The FPA concept began in 1985 when a student of computational linguistics took a series of hourly temperatures and created a statement of the temperature trends and abnormal situations. In 1988, the FPA project was funded and development began.
The first goal was to produce a marine forecast from weather depictions of five sensible weather elements. The elements used were surface temperature, surface pressure, clouds and weather areas, wind deviation from geostrophic, and wave height. AES conducted several risk reduction exercises in Halifax, Gander, and Toronto. Version 1.0 of the FPA became operational in the spring of 1991 at Gander, Halifax, and the Arctic Weather Centre. One interesting requirement of the product generators for the FPA is that they produce forecasts in both English and French.
FPA development continues. It was determined that a Forecast Bulletin Editor was required to accurately create the forecast since the weather depiction charts could not always be made to properly represent the weather. The Bulletin Editor provides a time series depiction of the forecast at a point, allowing the forecaster to fine-tune the forecast after the weather depiction charts have been drawn. The Canadians do not permit editing of the text product.
AES plans to expand the FPA to include public forecasts in 1993, and forestry, agriculture, and aviation forecasts by 1996. Local models will help create these products starting in 1996.
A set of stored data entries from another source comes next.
File: src/hw/rtl/isa_pkg.sv
// isa_pkg: shared types and constants for the integer stack with average.
// No dependencies; imported by isa_div, integer_stack_with_average and tb_top.
`default_nettype none
package isa_pkg;

  localparam int VAL_W     = 32;
  localparam int SUM_W     = 40;
  localparam int FRAC_W    = 8;
  localparam int DVD_W     = SUM_W + FRAC_W;
  localparam int STEP_W    = $clog2(DVD_W);
  localparam int CNT_OUT_W = 9;
  localparam int STATUS_W  = 2;

  localparam logic FUNC_PUSH = 1'b0;
  localparam logic FUNC_POP  = 1'b1;

  localparam logic [STATUS_W-1:0] STATUS_OK        = 2'd0;
  localparam logic [STATUS_W-1:0] STATUS_POP_EMPTY = 2'd1;
  localparam logic [STATUS_W-1:0] STATUS_PUSH_FULL = 2'd2;

  typedef enum logic [1:0] {
    ST_IDLE,
    ST_LOAD,
    ST_DIV,
    ST_DONE
  } state_t;

endpackage
`default_nettype wire

File: src/hw/rtl/isa_div.sv
// isa_div: radix-2 restoring divider, one quotient bit per cycle, sign by magnitude.
// Depends on isa_pkg for the dividend and quotient widths.
`default_nettype none
module isa_div import isa_pkg::*; #(
  parameter int DEN_W = 9
) (
  input  wire logic               clk,
  input  wire logic               rst_n,
  input  wire logic               start,
  input  wire logic               neg,
  input  wire logic [DVD_W-1:0]   dividend_mag,
  input  wire logic [DEN_W-1:0]   divisor,
  output logic                    done,
  output logic [SUM_W-1:0]        quotient
);

  logic               busy_r, busy_nxt;
  logic               done_r, done_nxt;
  logic [STEP_W-1:0]  step_r, step_nxt;
  logic [DVD_W-1:0]   q_r, q_nxt;
  logic [DEN_W-1:0]   rem_r, rem_nxt;
  logic [DEN_W-1:0]   den_r, den_nxt;
  logic               neg_r, neg_nxt;
  logic [DEN_W:0]     rem_sh;
  logic [DEN_W:0]     diff;

  always_comb begin
    rem_sh   = {rem_r, q_r[DVD_W-1]};
    diff     = rem_sh - {1'b0, den_r};
    busy_nxt = busy_r;
    done_nxt = 1'b0;
    step_nxt = step_r;
    q_nxt    = q_r;
    rem_nxt  = rem_r;
    den_nxt  = den_r;
    neg_nxt  = neg_r;
    if (start) begin
      busy_nxt = 1'b1;
      step_nxt = '0;
      q_nxt    = dividend_mag;
      rem_nxt  = '0;
      den_nxt  = divisor;
      neg_nxt  = neg;
    end else if (busy_r) begin
      if (diff[DEN_W]) begin
        rem_nxt = rem_sh[DEN_W-1:0];
        q_nxt   = {q_r[DVD_W-2:0], 1'b0};
      end else begin
        rem_nxt = diff[DEN_W-1:0];
        q_nxt   = {q_r[DVD_W-2:0], 1'b1};
      end
      step_nxt = step_r + STEP_W'(1);
      if (step_r == STEP_W'(DVD_W - 1)) begin
        busy_nxt = 1'b0;
        done_nxt = 1'b1;
      end
    end
  end

  always_ff @(posedge clk) begin
    if (!rst_n) begin
      busy_r <= 1'b0;
      done_r <= 1'b0;
      step_r <= '0;
    end else begin
      busy_r <= busy_nxt;
      done_r <= done_nxt;
      step_r <= step_nxt;
    end
    q_r   <= q_nxt;
    rem_r <= rem_nxt;
    den_r <= den_nxt;
    neg_r <= neg_nxt;
  end

  assign done     = done_r;
  assign quotient = neg_r ? (SUM_W'(0) - q_r[SUM_W-1:0]) : q_r[SUM_W-1:0];

endmodule
`default_nettype wire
AFPS will draw on many of the concepts developed for the FPA. Its weather depiction capabilities and interactive graphical editing tools provide a working example of how a forecast production system might operate. However, there are three important conceptual differences between the FPA and AFPS. The set of weather elements with which the forecaster works will differ, the value of computational linguistics for text generation compared to the ICWF approach is unclear, and whether the FPA graphical techniques are applicable to mesoscale forecasting is unknown.